*DATASET EXTRACT*:
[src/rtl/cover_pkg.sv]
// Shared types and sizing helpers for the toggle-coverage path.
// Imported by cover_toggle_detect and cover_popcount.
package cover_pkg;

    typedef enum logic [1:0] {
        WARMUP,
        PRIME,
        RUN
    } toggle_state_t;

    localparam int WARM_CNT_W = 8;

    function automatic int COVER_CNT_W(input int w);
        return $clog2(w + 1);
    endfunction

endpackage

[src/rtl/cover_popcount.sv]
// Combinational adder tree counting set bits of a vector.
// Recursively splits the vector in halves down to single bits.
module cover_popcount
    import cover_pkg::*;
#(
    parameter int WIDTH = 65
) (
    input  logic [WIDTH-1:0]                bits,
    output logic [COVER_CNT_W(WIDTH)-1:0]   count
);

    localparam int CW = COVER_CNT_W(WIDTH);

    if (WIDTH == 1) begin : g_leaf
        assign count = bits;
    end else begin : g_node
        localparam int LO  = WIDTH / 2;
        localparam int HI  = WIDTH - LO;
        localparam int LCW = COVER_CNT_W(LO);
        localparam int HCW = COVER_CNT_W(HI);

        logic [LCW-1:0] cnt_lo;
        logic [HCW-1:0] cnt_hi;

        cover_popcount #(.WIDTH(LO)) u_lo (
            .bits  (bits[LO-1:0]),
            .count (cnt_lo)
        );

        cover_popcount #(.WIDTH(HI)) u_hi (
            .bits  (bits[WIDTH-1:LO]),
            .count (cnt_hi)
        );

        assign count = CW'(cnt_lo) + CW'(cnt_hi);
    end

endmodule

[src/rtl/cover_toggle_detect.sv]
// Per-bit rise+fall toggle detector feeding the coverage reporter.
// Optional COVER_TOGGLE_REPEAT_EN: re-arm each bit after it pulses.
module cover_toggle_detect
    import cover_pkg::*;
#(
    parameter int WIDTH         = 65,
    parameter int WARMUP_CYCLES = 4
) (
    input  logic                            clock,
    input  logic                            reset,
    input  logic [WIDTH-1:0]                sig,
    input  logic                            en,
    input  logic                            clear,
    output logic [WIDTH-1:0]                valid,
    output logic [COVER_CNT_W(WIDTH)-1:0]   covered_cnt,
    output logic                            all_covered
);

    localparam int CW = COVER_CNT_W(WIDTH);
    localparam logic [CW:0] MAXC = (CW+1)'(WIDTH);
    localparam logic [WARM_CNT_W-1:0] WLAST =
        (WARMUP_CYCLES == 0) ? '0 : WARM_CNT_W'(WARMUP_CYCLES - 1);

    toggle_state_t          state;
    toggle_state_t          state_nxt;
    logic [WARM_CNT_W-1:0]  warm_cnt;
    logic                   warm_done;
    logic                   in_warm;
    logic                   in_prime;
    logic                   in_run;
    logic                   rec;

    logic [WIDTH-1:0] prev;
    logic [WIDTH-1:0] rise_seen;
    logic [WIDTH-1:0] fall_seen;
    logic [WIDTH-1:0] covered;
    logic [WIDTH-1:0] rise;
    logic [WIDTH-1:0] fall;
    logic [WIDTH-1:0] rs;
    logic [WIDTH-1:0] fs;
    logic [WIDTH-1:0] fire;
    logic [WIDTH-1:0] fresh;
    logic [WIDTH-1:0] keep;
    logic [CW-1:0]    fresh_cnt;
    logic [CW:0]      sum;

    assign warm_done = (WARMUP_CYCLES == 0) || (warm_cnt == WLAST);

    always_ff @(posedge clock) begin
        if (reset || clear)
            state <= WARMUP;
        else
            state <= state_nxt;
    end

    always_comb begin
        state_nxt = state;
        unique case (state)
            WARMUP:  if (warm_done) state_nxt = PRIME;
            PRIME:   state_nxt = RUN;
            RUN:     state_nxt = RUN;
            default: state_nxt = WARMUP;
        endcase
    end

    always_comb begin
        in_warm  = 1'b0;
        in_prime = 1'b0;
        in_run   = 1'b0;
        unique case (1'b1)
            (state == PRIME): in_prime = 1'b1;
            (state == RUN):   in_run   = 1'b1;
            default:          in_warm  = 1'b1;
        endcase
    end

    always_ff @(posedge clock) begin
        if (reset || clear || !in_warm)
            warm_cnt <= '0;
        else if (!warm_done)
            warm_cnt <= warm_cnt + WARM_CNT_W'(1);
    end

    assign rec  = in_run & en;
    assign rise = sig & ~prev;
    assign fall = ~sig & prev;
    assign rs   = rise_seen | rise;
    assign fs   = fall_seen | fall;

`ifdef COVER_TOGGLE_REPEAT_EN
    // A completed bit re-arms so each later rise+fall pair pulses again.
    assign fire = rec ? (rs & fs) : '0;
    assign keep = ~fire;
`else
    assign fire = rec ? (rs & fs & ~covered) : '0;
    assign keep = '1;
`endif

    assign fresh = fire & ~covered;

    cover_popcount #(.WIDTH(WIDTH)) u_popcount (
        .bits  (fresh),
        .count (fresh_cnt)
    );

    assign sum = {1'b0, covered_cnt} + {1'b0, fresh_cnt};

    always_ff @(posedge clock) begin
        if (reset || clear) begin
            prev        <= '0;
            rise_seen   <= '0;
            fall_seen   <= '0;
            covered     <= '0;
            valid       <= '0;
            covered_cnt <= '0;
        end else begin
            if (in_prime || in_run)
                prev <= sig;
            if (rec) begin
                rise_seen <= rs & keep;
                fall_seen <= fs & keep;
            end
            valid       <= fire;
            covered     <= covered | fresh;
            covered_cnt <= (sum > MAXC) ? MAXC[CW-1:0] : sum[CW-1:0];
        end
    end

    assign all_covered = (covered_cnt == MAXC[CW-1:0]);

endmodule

--

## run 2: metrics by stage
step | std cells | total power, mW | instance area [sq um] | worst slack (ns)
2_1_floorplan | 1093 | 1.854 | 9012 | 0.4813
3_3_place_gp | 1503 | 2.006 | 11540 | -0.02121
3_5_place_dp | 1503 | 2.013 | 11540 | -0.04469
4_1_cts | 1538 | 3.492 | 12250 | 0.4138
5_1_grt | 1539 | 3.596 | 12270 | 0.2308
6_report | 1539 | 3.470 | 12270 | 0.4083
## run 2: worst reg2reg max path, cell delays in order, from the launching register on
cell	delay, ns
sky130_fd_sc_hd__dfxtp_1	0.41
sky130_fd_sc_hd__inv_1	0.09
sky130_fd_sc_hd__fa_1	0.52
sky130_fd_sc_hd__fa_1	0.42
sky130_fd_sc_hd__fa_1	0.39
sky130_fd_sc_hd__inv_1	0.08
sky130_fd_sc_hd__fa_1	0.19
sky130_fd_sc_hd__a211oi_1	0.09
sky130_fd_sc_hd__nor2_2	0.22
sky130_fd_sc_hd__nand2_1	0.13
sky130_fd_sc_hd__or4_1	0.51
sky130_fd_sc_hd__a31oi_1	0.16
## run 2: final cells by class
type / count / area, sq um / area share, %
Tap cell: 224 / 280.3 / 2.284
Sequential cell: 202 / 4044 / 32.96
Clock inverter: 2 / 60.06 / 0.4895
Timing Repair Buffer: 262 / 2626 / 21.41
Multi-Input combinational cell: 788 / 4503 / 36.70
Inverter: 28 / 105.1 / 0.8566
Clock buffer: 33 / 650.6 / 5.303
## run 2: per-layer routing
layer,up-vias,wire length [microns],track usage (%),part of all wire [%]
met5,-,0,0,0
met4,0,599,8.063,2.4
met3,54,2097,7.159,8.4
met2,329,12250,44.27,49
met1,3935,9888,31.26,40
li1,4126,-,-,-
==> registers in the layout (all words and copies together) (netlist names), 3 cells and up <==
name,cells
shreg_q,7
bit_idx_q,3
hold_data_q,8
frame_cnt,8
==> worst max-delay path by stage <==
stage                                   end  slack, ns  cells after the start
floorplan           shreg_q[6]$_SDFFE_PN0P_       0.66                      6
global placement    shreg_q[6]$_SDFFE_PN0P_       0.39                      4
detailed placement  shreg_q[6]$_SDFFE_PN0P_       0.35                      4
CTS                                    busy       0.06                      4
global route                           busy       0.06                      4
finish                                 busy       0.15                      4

*PROBLEM REQUIREMENTS*: All lines in the listing above from the line containing "Tap cell: 224 / 280.3 / 2.284" to the line containing "Clock buffer: 33 / 650.6 / 5.303", inclusive, should be retyped exactly; no other lines should appear.

*REPLY TO THE EXERCISE*:
Tap cell: 224 / 280.3 / 2.284
Sequential cell: 202 / 4044 / 32.96
Clock inverter: 2 / 60.06 / 0.4895
Timing Repair Buffer: 262 / 2626 / 21.41
Multi-Input combinational cell: 788 / 4503 / 36.70
Inverter: 28 / 105.1 / 0.8566
Clock buffer: 33 / 650.6 / 5.303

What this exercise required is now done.